One of the more promising solid state memory technologies on the horizon is Phase Change Memory (PCM). PCM has the potential to write data faster than current DRAM chips by charging atoms within a crystal. This has led some people to believe that the technology might enable the much-sought-after instantaneous computer boot-up. Ars Technica discussed the future prospects for PCM last week.
At the atomic level, PCM stores data in a compound of germanium, antimony and tellurium. When a voltage is applied to the atoms, they change into an ordered crystal. The data can then be deleted by melting the crystalline substance. To read the information, a computer determines the electrical resistance of the material.
An important attribute of phase change memory is that the technology is non-volatile. This means it does not require power to retain information like standard RAM offerings. Along with the possibility of replacing system memory, these chips might end up competing with NAND flash as well.
Some memory manufacturers are dabbling with PCM on a small scale. Micron offers phase change modules with densities up to 128 MB and Samsung inserted PCM into an unnamed cell phone, but ended up removing it later on.
Despite the benefits, PCM suffers from an inherent issue that has slowed its path to adoption. The biggest one is its write speed. Current DRAM technology can perform write operations within a 1-10 nanosecond window, which is faster than the time it takes for the germanium, antimony and tellurium compound in PCM to crystallize. Other crystalline compounds with faster reaction times have been researched, but they are not as stable as the current PCM design, slowly erasing themselves in low temperatures over time.

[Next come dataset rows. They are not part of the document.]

$ cat src/rtl/signal_measure_multi_pkg.sv
// meas_pkg: shared definitions for signal_measure_multi.
//   meas_state_e : controller FSM states
//   div_width()  : divider width derived from the counter width
//   DUTY_SCALE   : duty is reported in percent
//   FREQ_W       : width of the saturating frequency result
package meas_pkg;

    typedef enum logic [2:0] {
        ST_IDLE,
        ST_ARM,
        ST_MEAS,
        ST_DIV_F,
        ST_DIV_D,
        ST_DONE
    } meas_state_e;

    localparam int DUTY_SCALE = 100;
    localparam int FREQ_W     = 26;

    // Eight spare bits hold CLK_FREQ*N and hi*100 without overflow.
    function automatic int div_width(input int cnt_w);
        return cnt_w + 8;
    endfunction

endpackage

$ cat src/rtl/meas_divider.sv
// meas_divider: unsigned restoring divider, one quotient bit per cycle.
//   clk, rst_n : clock, synchronous active-low reset
//   start      : load operands (ignored while busy)
//   dividend   : W-bit numerator
//   divisor    : W-bit denominator (0 yields all-ones quotient)
//   busy       : division in progress
//   done       : one-cycle pulse, quotient valid from then on
//   quotient   : W-bit result
module meas_divider #(
    parameter int W = 40
) (
    input  logic         clk,
    input  logic         rst_n,
    input  logic         start,
    input  logic [W-1:0] dividend,
    input  logic [W-1:0] divisor,
    output logic         busy,
    output logic         done,
    output logic [W-1:0] quotient
);
    localparam int CW = $clog2(W + 1);

    logic [W-1:0]  rem;
    logic [W-1:0]  den;
    logic [CW-1:0] cnt;
    logic [W:0]    rem_sh;
    logic [W:0]    diff;
    logic          ge;

    // Quotient register doubles as the dividend shift register.
    always_comb begin
        rem_sh = {rem, quotient[W-1]};
        diff   = rem_sh - {1'b0, den};
        ge     = (rem_sh >= {1'b0, den});
    end

    always_ff @(posedge clk) begin
        if (!rst_n) begin
            rem      <= '0;
            den      <= '0;
            cnt      <= '0;
            busy     <= 1'b0;
            done     <= 1'b0;
            quotient <= '0;
        end else begin
            done <= 1'b0;
            if (start && !busy) begin
                rem      <= '0;
                den      <= divisor;
                quotient <= dividend;
                cnt      <= CW'(W);
                busy     <= 1'b1;
            end else if (busy) begin
                if (cnt != '0) begin
                    rem      <= ge ? diff[W-1:0] : rem_sh[W-1:0];
                    quotient <= {quotient[W-2:0], ge};
                    cnt      <= cnt - 1'b1;
                end else begin
                    busy <= 1'b0;
                    done <= 1'b1;
                end
            end
        end
    end

endmodule

$ cat src/rtl/signal_measure_multi.sv
// signal_measure_multi: selects one of NUM_CH async inputs and measures
// average frequency and duty over N periods, bounded by a timeout.
//   clk, rst_n        : clock, synchronous active-low reset
//   enable            : start pulse, honoured only when idle
//   ch_sel, periods   : channel and period count, latched at start
//   sig_in            : asynchronous inputs
//   busy, finish      : in progress / one-cycle completion pulse
//   timeout           : measurement aborted (valid with finish)
//   freq, duty        : average Hz (saturating) and high percentage
//   high_time/low_time: total high/low cycles over N periods
module signal_measure_multi
    import meas_pkg::*;
#(
    parameter int CLK_FREQ    = 50_000_000,
    parameter int NUM_CH      = 4,
    parameter int CNT_W       = 32,
    parameter int TIMEOUT_CYC = 50_000_000
) (
    input  logic                      clk,
    input  logic                      rst_n,
    input  logic                      enable,
    input  logic [$clog2(NUM_CH)-1:0] ch_sel,
    input  logic [7:0]                periods,
    input  logic [NUM_CH-1:0]         sig_in,
    output logic                      busy,
    output logic                      finish,
    output logic                      timeout,
    output logic [FREQ_W-1:0]         freq,
    output logic [7:0]                duty,
    output logic [CNT_W-1:0]          high_time,
    output logic [CNT_W-1:0]          low_time
);
    localparam int DIV_W = div_width(CNT_W);
    localparam int SEL_W = $clog2(NUM_CH);

    meas_state_e       state;
    logic [NUM_CH-1:0] sync1, sync2;
    logic [SEL_W-1:0]  ch_q;
    logic [7:0]        n_q, edge_cnt;
    logic [CNT_W-1:0]  hi_cnt, lo_cnt, tmo_cnt;
    logic              lvl, lvl_prev, rise, tmo_hit, tmo_q;
    logic [FREQ_W-1:0] freq_q;
    logic [7:0]        duty_q;
    logic              div_start, div_busy, div_done;
    logic [DIV_W-1:0]  div_dividend, div_divisor, div_quo;

    always_ff @(posedge clk) begin
        if (!rst_n) begin
            sync1 <= '0;
            sync2 <= '0;
        end else begin
            sync1 <= sig_in;
            sync2 <= sync1;
        end
    end

    assign lvl     = sync2[ch_q];
    assign rise    = lvl & ~lvl_prev;
    assign tmo_hit = (tmo_cnt >= CNT_W'(TIMEOUT_CYC - 1));

    always_comb begin
        div_dividend = DIV_W'(hi_cnt) * DIV_W'(DUTY_SCALE);
        if (state == ST_DIV_F)
            div_dividend = DIV_W'(CLK_FREQ) * DIV_W'(n_q);
        div_divisor = DIV_W'(hi_cnt) + DIV_W'(lo_cnt);
    end

    meas_divider #(.W(DIV_W)) u_div (
        .clk      (clk),
        .rst_n    (rst_n),
        .start    (div_start & ~div_busy),
        .dividend (div_dividend),
        .divisor  (div_divisor),
        .busy     (div_busy),
        .done     (div_done),
        .quotient (div_quo)
    );

    always_ff @(posedge clk) begin
        if (!rst_n) begin
            state     <= ST_IDLE;
            ch_q      <= '0;
            n_q       <= 8'd1;
            edge_cnt  <= '0;
            hi_cnt    <= '0;
            lo_cnt    <= '0;
            tmo_cnt   <= '0;
            tmo_q     <= 1'b0;
            lvl_prev  <= 1'b0;
            freq_q    <= '0;
            duty_q    <= '0;
            div_start <= 1'b0;
            busy      <= 1'b0;
            finish    <= 1'b0;
            timeout   <= 1'b0;
            freq      <= '0;
            duty      <= '0;
            high_time <= '0;
            low_time  <= '0;
        end else begin
            finish    <= 1'b0;
            div_start <= 1'b0;
            // While idle track the channel about to be latched so the first
            // ARM cycle compares against the same channel's history.
            lvl_prev  <= (state == ST_IDLE) ? sync2[ch_sel] : lvl;
            case (state)
                ST_IDLE: if (enable) begin
                    ch_q     <= ch_sel;
                    n_q      <= (periods == 8'd0) ? 8'd1 : periods;
                    edge_cnt <= '0;
                    hi_cnt   <= '0;
                    lo_cnt   <= '0;
                    tmo_cnt  <= '0;
                    tmo_q    <= 1'b0;
                    busy     <= 1'b1;
                    state    <= ST_ARM;
                end
                ST_ARM: begin
                    tmo_cnt <= tmo_cnt + 1'b1;
                    if (tmo_hit) begin
                        tmo_q <= 1'b1;
                        state <= ST_DONE;
                    end else if (rise) begin
                        state <= ST_MEAS;
                    end
                end
                ST_MEAS: begin
                    // The closing edge cycle is counted as high; it stands in
                    // for the uncounted arming edge cycle, keeping totals exact.
                    tmo_cnt <= tmo_cnt + 1'b1;
                    if (lvl) hi_cnt <= hi_cnt + 1'b1;
                    else     lo_cnt <= lo_cnt + 1'b1;
                    if (rise) edge_cnt <= edge_cnt + 1'b1;
                    if (rise && edge_cnt == n_q - 8'd1) begin
                        div_start <= 1'b1;
                        state     <= ST_DIV_F;
                    end else if (tmo_hit) begin
                        tmo_q <= 1'b1;
                        state <= ST_DONE;
                    end
                end
                ST_DIV_F: if (div_done) begin
                    freq_q    <= (|div_quo[DIV_W-1:FREQ_W]) ? {FREQ_W{1'b1}}
                                                            : div_quo[FREQ_W-1:0];
                    div_start <= 1'b1;
                    state     <= ST_DIV_D;
                end
                ST_DIV_D: if (div_done) begin
                    duty_q <= div_quo[7:0];
                    state  <= ST_DONE;
                end
                ST_DONE: begin
                    finish    <= 1'b1;
                    busy      <= 1'b0;
                    timeout   <= tmo_q;
                    freq      <= tmo_q ? '0 : freq_q;
                    duty      <= tmo_q ? '0 : duty_q;
                    high_time <= tmo_q ? '0 : hi_cnt;
                    low_time  <= tmo_q ? '0 : lo_cnt;
                    state     <= ST_IDLE;
                end
                default: state <= ST_IDLE;
            endcase
        end
    end

endmodule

Recent research from the University of Cambridge has given hope to the new technology though. Stephen Elliott, Professor of Chemical Physics at the university, along with his colleagues, have discovered a method to improve PCM write speed.

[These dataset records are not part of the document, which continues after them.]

## config.mk

```make
export PLATFORM = sky130hd
export DESIGN_NAME = wb_pipe_stage
export DESIGN_NICKNAME = d
export VERILOG_FILES = /design/src/rtl/wb_pipe_stage.sv
export SDC_FILE = /design/constraint.sdc
export NUM_CORES = 1
export LEC_CHECK = 0
export ABC_AREA = 0
export CORE_MARGIN = 2
export CORE_UTILIZATION = 47
export CTS_CLUSTER_DIAMETER = 200
export DETAILED_ROUTE_END_ITERATION = 8
export MAX_ROUTING_LAYER = met4
export PLACE_DENSITY = 0.79
export SLEW_MARGIN = 5
export SYNTH_ARGS = -nofsm -noshare
export SYNTH_HDL_FRONTEND = slang
export SYNTH_SLANG_ARGS = --single-unit
```

## constraint.sdc

```tcl
create_clock -name clk -period 2.99 [get_ports clk]
set_input_delay 0.598 -clock clk [delete_from_list [all_inputs] [get_ports clk]]
set_output_delay 0.598 -clock clk [all_outputs]
set_load 0.03 [all_outputs]
```

## src/rtl/wb_pipe_stage.sv

```systemverilog
// rtl/wb_pipe_stage.sv - registered writeback stage with late-load wait, flush and retire counter
module wb_pipe_stage #(
   parameter int DATA_W = 16,
   parameter int RA_W   = 3,
   parameter int CNT_W  = 16
) (
   input  logic              clk,
   input  logic              rst,
   input  logic              in_valid,
   output logic              in_ready,
   input  logic [DATA_W-1:0] alu_out,
   input  logic [DATA_W-1:0] pc_inc2,
   input  logic              ex_cond,
   input  logic [4:0]        wb_ctrl,
   input  logic [RA_W-1:0]   dst_reg,
   input  logic              mr_valid,
   input  logic [DATA_W-1:0] mr_data,
   input  logic              flush,
   output logic              reg_write,
   output logic [RA_W-1:0]   out_dst_reg,
   output logic [DATA_W-1:0] rw_data,
   output logic              pend_valid,
   output logic [RA_W-1:0]   pend_reg,
   output logic [CNT_W-1:0]  retire_count
);

   typedef enum logic [1:0] {
      S_IDLE     = 2'd0,
      S_WAIT_MEM = 2'd1,
      S_READY    = 2'd2
   } state_t;

   state_t              r_state;
   state_t              w_next;
   logic [DATA_W-1:0]   r_alu;
   logic [DATA_W-1:0]   r_pc;
   logic                r_cond;
   logic [4:0]          r_ctrl;
   logic [RA_W-1:0]     r_dst;
   logic [DATA_W-1:0]   r_mdata;
   logic [CNT_W-1:0]    r_cnt;
   logic                w_capture;
   logic                w_load_done;
   logic [DATA_W-1:0]   w_load_val;
   logic [DATA_W-1:0]   w_wb_val;

   // READY is the retire cycle, so a new instruction may enter behind it
   assign in_ready    = !flush && (r_state == S_IDLE || r_state == S_READY);
   assign w_capture   = in_valid && in_ready;
   assign w_load_done = (r_state == S_WAIT_MEM) && mr_valid && !flush;

   always_ff @(posedge clk or posedge rst) begin
      if (rst) r_state <= S_IDLE;
      else     r_state <= w_next;
   end

   always_comb begin
      w_next = r_state;
      case (r_state)
         S_IDLE:     w_next = S_IDLE;
         S_WAIT_MEM: if (mr_valid) w_next = S_READY;
         S_READY:    w_next = S_IDLE;
         default:    w_next = S_IDLE;
      endcase
      if (w_capture) w_next = (wb_ctrl[1:0] == 2'b11) ? S_WAIT_MEM : S_READY;
      if (flush)     w_next = S_IDLE;
   end

   always_ff @(posedge clk or posedge rst) begin
      if (rst) begin
         r_alu   <= '0;
         r_pc    <= '0;
         r_cond  <= 1'b0;
         r_ctrl  <= '0;
         r_dst   <= '0;
         r_mdata <= '0;
         r_cnt   <= '0;
      end else begin
         if (w_capture) begin
            r_alu  <= alu_out;
            r_pc   <= pc_inc2;
            r_cond <= ex_cond;
            r_ctrl <= wb_ctrl;
            r_dst  <= dst_reg;
         end
         if (w_load_done) r_mdata <= mr_data;
         // a READY instruction retires even under flush, since it is older than the flush
         if (r_state == S_READY) r_cnt <= r_cnt + CNT_W'(1);
      end
   end

   always_comb begin
      w_load_val = r_mdata;
      if (r_ctrl[3])
         w_load_val = {{(DATA_W-8){r_ctrl[4] & r_mdata[7]}}, r_mdata[7:0]};
   end

   always_comb begin
      case (r_ctrl[1:0])
         2'b00:   w_wb_val = r_alu;
         2'b01:   w_wb_val = r_pc;
         2'b10:   w_wb_val = {{(DATA_W-1){1'b0}}, r_cond};
         default: w_wb_val = w_load_val;
      endcase
   end

   assign reg_write    = (r_state == S_READY) && r_ctrl[2];
   assign out_dst_reg  = r_dst;
   assign rw_data      = w_wb_val;
   assign pend_valid   = (r_state != S_IDLE) && r_ctrl[2];
   assign pend_reg     = r_dst;
   assign retire_count = r_cnt;

endmodule

```

=== Yosys cells after proc, flatten, opt, wreduce, memory -nomap -nowiden ===
Index checks and enable logic that the tools add are counted.

* Input bits: 62
* Register bits: 75
* Output and inout bits: 41

* Bitwise logic cells: 1
* Reduce and logical (&&, ||, !) cells: 11
* Equal/unequal tests: 6
* Multiplexer cells: 7
* Add/sub/neg operators: 1

{| class="wikitable"
|+ Operator list
! operator !! number
|-
| $pmux 16 s3 || 1
|-
| $add 16x1->16 const B || 1
|-
| $mux 16 || 1
|-
| $mux 2 || 5
|-
| $eq 2x2->1 const B || 3
|-
| $logic_and 1x1->1 || 6
|-
| $eq 2x1->1 const B || 2
|-
| $logic_not 2->1 || 2
|-
| $ne 4x4->1 const B || 1
|-
| $reduce_bool 2->1 || 1
|-
| $and 1x1->1 || 1
|-
| $logic_not 1->1 || 1
|-
| $logic_or 1x1->1 || 1
|}

=== Logic depth before layout (Yosys ltp) ===
Gate-level depths: netlist (run 1).

* Depth in word-level cells: 6
* Mapped depth: 6

=== Worst setup path after synthesis (run 1) ===
No wires, ideal clock.

* Path type: register to output
* Start point: register r_ctrl[0]
* End point: output rw_data[2]
* Data arrival time: 1.293 ns
* Required time: 2.392 ns
* Buffers on the path: 2
* Stages on the path, launching flop included: 5
* Setup slack: 1.099 ns
* Cell sequence: dfrtp_1 clkbuf_1 nor2_1 buf_2 a22o_1

* Longest elaborated chain between the ends: 2

{| class="wikitable"
|+ Ends and longest elaborated chain
! item !! RTL line !! RTL
|-
| start: declaration || 38 || <nowiki>logic [4:0] r_ctrl;</nowiki>
|-
| start signal: assignment || 83 || <nowiki>r_ctrl <= wb_ctrl;</nowiki>
|-
| $eq 2x2->1 (tied with other cells) || 99 || <nowiki>case (r_ctrl[1:0])</nowiki>
|-
| $pmux 16 s3 (*) || 99 ||
|-
| end: declaration || 21 || <nowiki>output logic [DATA_W-1:0] rw_data,</nowiki>
|}

Mark *: on every way between the ends. The rest lies on a longest branch, timed or not.

=== Worst setup path after layout (run 1) ===
* Start point: register r_state[1]
* End point: output reg_write

* Longest elaborated chain between the ends: 2

{| class="wikitable"
|+ Ends and longest elaborated chain
! item !! RTL line !! RTL
|-
| start: declaration || 33 || <nowiki>state_t r_state;</nowiki>
|-
| start signal: assignment || 54 || <nowiki>else r_state <= w_next;</nowiki>
|-
| $eq 2x2->1 || 107 || <nowiki>assign reg_write = (r_state == S_READY) && r_ctrl[2];</nowiki>
|-
| $logic_and 1x1->1 || 107 ||
|-
| end: declaration || 19 || <nowiki>output logic reg_write,</nowiki>
|}

No other way between the ends.

==> results_dict.tcl, run 1 <==
set metrics [dict create \
    maxSlewViolCount 0 \
    end_kind "output pin" \
    ioPinCount 103 \
    synth.largest_area_cell "dfrtp_1" \
    rsz0062_at_grt "no" \
    holdWs_ps 472 \
    grt_pass1_vias 2518 \
    netlist.area_leader.share_pct 53.2 \
    relSlewSlack_pct 60.4 \
    ant_nets 0 \
    startpoint "r_state[1]$_DFFE_PP0P_" \
    grt_overflow_total 0 \
    ctsRootBufferMaster "clkbuf_8" \
    postCtsResizedCells 0 \
    grt_max_degree 43 \
    synth.area.top_cells "dfrtp_1 (53%), mux2_4 (15%), mux2_2 (6.1%)" \
    cts_tree "done" \
    p_per_area_mw_per_mm2 635 \
    cap_violations 0 \
    vias 2294 \
    drive_above_1_share_pct 27.2 \
    grt_usage_pct 20.1 \
    clk_pin_slew_ps 80 \
    grt_pass1_wl_mm 12.5 \
    reg2reg_slack_ps 1230 \
    clk_latency_ps 340 \
    mostFrequentLayoutCells "clkdlybuf4s50_1 (87), dfrtp_1 (75), mux2_4 (36)" \
    antenna_found_initial 0 \
    vdd.ir_drop.worst_uv 337 \
    worstSetupPathType "reg -> out" \
    io_buffers 102 \
    path_max_fanout 6 \
    routed_via_density 5.04 \
    hold_viol_final 0 \
    wire_per_inst_um 16.5 \
    coreArea_mm2 0.00725 \
    routabilityCongestion 0.745 \
    placedCellCount 440 \
    setup_ws_ps 317 \
    worstPathRequired_ps 2390 \
    endpoint "reg_write" \
    fin_cells 455 \
    dp_hpwl_mm 5.37 \
    clkSinkCount 75 \
    period_share_pct 89.4 \
    dieHeight_um 90.6 \
    die_area_mm2 0.00822 \
    cts_setup_buffers 0 \
    htreeDepth 3 \
    die_x_um 90.6 \
    min_path_type "reg -> reg" \
    clock.fmax_ghz 0.374 \
    cts_buffer_depth 2 \
    final_util_pct 66.0 \
    finalCriticalPeriod_ps 2670 \
    numCtsBuffers 9 \
    p_leak_nw 2.18 \
    final_common_cell "clkdlybuf4s50_1" \
    finalSetupViolations 0 \
    syn_area_mm2 0.00353 \
    ys_warn_count 0 \
    ys_seq_area_share_pct 53.2 \
    drt_pass1_iterations 6 \
    fp-row-count 31 \
    place_ws_ps 451 \
    yosys_register_bits 75 \
    synth_cells 249 \
    first_iter_violations 54 \
    crit_arrival_ps 2080 \
    r2r-start "r_state[0]$_DFFE_PP0P_" \
    worstSetupStartpointType "register" \
    diodes 0 \
    routed_wl_mm 7.49 \
    area_delta_synth_final_pct 35.6 \
    ff2ff_path_depth 4 \
    syn_nets 312 \
    outcome "finished, final reports clean" \
    r2r-end "r_alu[6]$_DFFE_PP0P_" \
    fin_skew_ps 5.83 \
    tightest_slew_ps 594 \
    yosysUniqueCellTypes 39 \
    drc_errors 0 \
    initial_core_util_pct 48.6 \
    tns_ps 0 \
    synth.avg_cell_area_um2 14.2 \
    cts_hold_buf 0 \
    min_path_cells 1 \
    fin_nets 415 \
]
==> layer usage <==
metal / up-vias / track usage [%] / wire [um]
met5: - / - / 0
met4: 0 / 5.38 / 90
met3: 8 / 4.92 / 375
met2: 75 / 32.5 / 3760
met1: 1125 / 25.5 / 3270
li1: 1086 / - / -
==> critical path, stage by stage, from the launching register on <==
cell             delay (ps)
dfrtp_1                 500
nor2b_1                 390
and2_1                  180
clkdlybuf4s50_1         670
==> through the flow <==
stage               total power [mW]  area (um^2)
floorplan                       1.87         3530
global placement                2.19         4570
detailed placement              2.21         4570
CTS                             3.07         4790
global route                    3.20         4790
finish                          3.04         4790
==> synthesized netlist by cell type, drive strengths merged <==
master / instances
a21o: 9
a21oi: 8
a22o: 7
a31oi: 2
and2: 2
and3: 3
and4: 1
buf: 15
clkbuf: 1
dfrtp: 75
ha: 1
inv: 2
mux2: 64
mux4: 1
nand2: 6
nand2b: 8
nand3: 4
nand3b: 1
nand4: 3
nand4b: 1
nor2: 5
nor2b: 1
nor3: 2
nor3b: 1
nor4bb: 1
o21a: 1
o21ai: 9
xnor2: 10
xor2: 5
==> how the worst min path moves through the flow <==
stage / from / end / slack, ps
2_1_floorplan: r_mdata[1]$_DFFE_PP0P_ / r_mdata[1]$_DFFE_PP0P_ / 450
3_3_place_gp: retire_count[15]$_DFFE_PP0N_ / retire_count[15]$_DFFE_PP0N_ / 460
3_5_place_dp: retire_count[15]$_DFFE_PP0N_ / retire_count[15]$_DFFE_PP0N_ / 460
4_1_cts: retire_count[15]$_DFFE_PP0N_ / retire_count[15]$_DFFE_PP0N_ / 480
5_1_grt: r_mdata[5]$_DFFE_PP0P_ / r_mdata[5]$_DFFE_PP0P_ / 510
6_report: retire_count[15]$_DFFE_PP0N_ / retire_count[15]$_DFFE_PP0N_ / 470
==> cell type report <==
| type | count | area, um^2 |
|---|---|---|
| clock buffer | 11 | 141 |
| clock inverter | 4 | 73.8 |
| sequential | 75 | 1880 |
| timing repair buffer | 108 | 1050 |
| fill | 585 | 2470 |
| inverter | 2 | 8.76 |
| tap | 99 | 124 |
| multi-input combinational | 156 | 1510 |
==> power breakdown <==
part | leakage, nW | internal [mW] | switching (mW)
registers | 0.937 | 1.17 | 0.129
clock network | 0.110 | 0.490 | 0.366
logic | 1.14 | 0.470 | 0.416
total | 2.18 | 2.13 | 0.911
==> logic make-up (layout without fill, tap and decap cells) <==
| group | count (synthesis) | in the layout | share of synthesized area [%] |
|---|---|---|---|
| adder cells (fa/ha/maj) | 1 | 1 | 0.355 |
| XOR/XNOR | 15 | 15 | 3.72 |
| flip-flops | 75 | 75 | 53.2 |
| buffers and inverters | 18 | 125 | 4.50 |
| AO/OA/AOI/OAI | 36 | 36 | 6.81 |
| AND/OR/NAND/NOR | 39 | 39 | 6.53 |
| multiplexers | 65 | 65 | 24.9 |
Note: power is estimated with default switching activity, not from simulation.
==> run 2: changes to the inputs <==
ABC_CLOCK_PERIOD_IN_PS = 2990   (was unset)
==> results of run 2 <==
No change in the layout: final DEF, timing and power equal those of run 1.
==> run 3: changes to the inputs <==
PLACE_DENSITY = 0.83   (was 0.79)
==> run 3 against run 2 <==
Register-to-register slack got worse by 20 ps. Fmax is 0.78% lower. Routed wire length down 1.0%. First-iteration DRC count increased by 59%. Count of clock-buffer cells in the layout up 2. Utilization increased by 0.17 points. Combinational power hardly changed. Global-route usage is 1.2 points lower. Non-clock buffer count unchanged. Die area unchanged. Critical path depth decreased by 1. Design area rose by 0.26%. Critical endpoint is now rw_data[0].
==> results_dict.tcl, run 3 (synthesis gave the netlist of run 1 again) <==
set metrics [dict create \
    outcome "finished, final reports clean" \
    finalSetupViolations 0 \
    hold_viol_final 0 \
    ff2ff_path_depth 4 \
    nFillCells 548 \
    path_cells "mux4_2, clkdlybuf4s50_1" \
    vias 2300 \
    cts_hold_buf 0 \
    r2r-start "r_state[0]$_DFFE_PP0P_" \
    htreeDepth 3 \
    finalCriticalPeriod_ps 2690 \
    grt_pass1_vias 2379 \
    crit_arrival_ps 2100 \
    coreArea_mm2 0.00725 \
    fin_skew_ps 4.84 \
    slowest_stage "clkdlybuf4s50_1" \
    area_delta_synth_final_pct 36.0 \
    postCtsResizedCells 0 \
    worstSetupPathType "reg -> out" \
    met3_wirelength_um 343 \
    mostFrequentLayoutCells "clkdlybuf4s50_1 (87), dfrtp_1 (75), mux2_4 (36)" \
    grt_overflow_total 0 \
    rsz0062_at_grt "no" \
    cts_setup_buffers 0 \
    end_kind "output pin" \
    drc_errors 0 \
    io_buffers 102 \
    fp-row-count 31 \
    p_per_area_mw_per_mm2 639 \
    min_path_cells 1 \
    antenna_found_initial 0 \
    routabilityCongestion 0.813 \
    cts_tree "done" \
    tns_ps 0 \
    initial_core_util_pct 48.6 \
    min_path_type "reg -> reg" \
    die_x_um 90.6 \
    die_area_mm2 0.00822 \
    reg2reg_slack_ps 1210 \
    p_leak_nw 2.19 \
    numCtsBuffers 9 \
    hold_path_end "r_mdata[1]$_DFFE_PP0P_" \
    path_max_fanout 11 \
    hold_start "r_mdata[1]$_DFFE_PP0P_" \
    grt_max_degree 44 \
    maxSlewViolCount 0 \
    worstSetupStartpointType "register" \
    dr_wl_met2_mm 3.70 \
    ioPinCount 103 \
    dp_hpwl_mm 5.34 \
    vdd.ir_drop.worst_uv 302 \
    dieHeight_um 90.6 \
    drt_pass1_iterations 4 \
    drive_above_1_share_pct 27.2 \
    holdWs_ps 490 \
    wire_per_inst_um 16.3 \
    clkSinkCount 75 \
    first_iter_violations 86 \
    ctsRootBufferMaster "clkbuf_8" \
    clock.fmax_ghz 0.371 \
    period_share_pct 90.1 \
    clk_pin_slew_ps 80 \
    wl_met1_mm 3.30 \
    final_common_cell "clkdlybuf4s50_1" \
    cts_buffer_depth 2 \
    critPathBufInv 1 \
    grt_pass1_wl_mm 11.8 \
    r2r-end "r_alu[7]$_DFFE_PP0P_" \
    clk_latency_ps 330 \
    dr.max_layer_used "met4" \
    routed_wl_mm 7.42 \
    cpPeakStageDelay_ps 610 \
    diodes 0 \
    ant_nets 0 \
    fin_nets 415 \
    cp_top_family "buffers and inverters" \
    routed_via_density 5.04 \
    relSlewSlack_pct 60.3 \
    cap_violations 0 \
    grt_usage_pct 18.9 \
    worstPathRequired_ps 2390 \
    tightest_slew_ps 596 \
]
-- run 3: cell count changes in the layout (fill, tap and decap cells not counted) --
| cell | previous run | this run |
|---|---|---|
| clkbuf_1 | 1 | 2 |
| clkbuf_8 | 10 | 11 |
| clkinv_2 | 2 | 1 |
-- run 3: cell type report --
| cell class | count | area [um^2] | area share [%] |
|---|---|---|---|
| inverters | 2 | 8.76 | 0.183 |
| multi-input cells | 156 | 1510 | 31.4 |
| flip-flops and latches | 75 | 1880 | 39.1 |
| repair buffers | 108 | 1050 | 22.0 |
| clock inverters | 3 | 68.8 | 1.43 |
| clock buffers | 13 | 159 | 3.31 |
| well taps | 99 | 124 | 2.58 |
-- run 3: power breakdown --
group,internal [mW],total [mW],switching (mW)
clock,0.520,0.880,0.360
sequential,1.17,1.30,0.130
combinational,0.471,0.889,0.418
-- run 3: how the worst max path moves through the flow --
stage,cells past startpoint,endpoint,slack [ps],start
6_report,2,rw_data[0],300,r_ctrl[1]$_DFFE_PP0P_
4_1_cts,2,rw_data[0],280,r_ctrl[1]$_DFFE_PP0P_
5_1_grt,2,rw_data[0],190,r_ctrl[1]$_DFFE_PP0P_
3_3_place_gp,3,in_ready,490,flush
2_1_floorplan,1,out_dst_reg[0]$_DFFE_PP0P_,480,rst
3_5_place_dp,3,in_ready,460,flush
-- run 3: metal layers --
layer  global-route usage [%]  vias to the layer above
met5                        -                        -
met4                     5.38                        0
met3                     4.67                        6
met2                     30.2                       68
met1                     24.2                     1140
li1                         -                     1086
-- run 3: through the flow --
step / utilization (%) / power (mW) / setup slack, ps / std cells / area (um^2)
final: 66.2 / 3.07 / 296 / 456 / 4800
after global routing: 66.2 / 3.21 / 188 / 456 / 4800
after CTS: 66.2 / 3.09 / 283 / 456 / 4800
after detailed placement: 63.0 / 2.21 / 462 / 440 / 4570
after global placement: 63.0 / 2.19 / 494 / 440 / 4570
after floorplan: - / 1.87 / 482 / 249 / 3530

By preparing the material with a 0.3-volt electrical current, crystallization occurred after receiving a 500-picosecond burst of 1 volt. Essentially, the low current made the material act like water at near-freezing temperatures. A few crystalline seeds formed, enabling the material to change at an accelerated rate when receiving additional voltage. The improvement was ten times faster than similar compounds that were tested and remained stable for 10,000 write-rewrite cycles.
The need for extra electrical current during the write cycle could become an Achilles heel for phase change memory, however, since that’s going to increase the overall power draw. It’s a relatively new development though, and further optimizations may be under development. If the price point and power consumption are competitive, PCM may indeed replace one or more current memory technologies.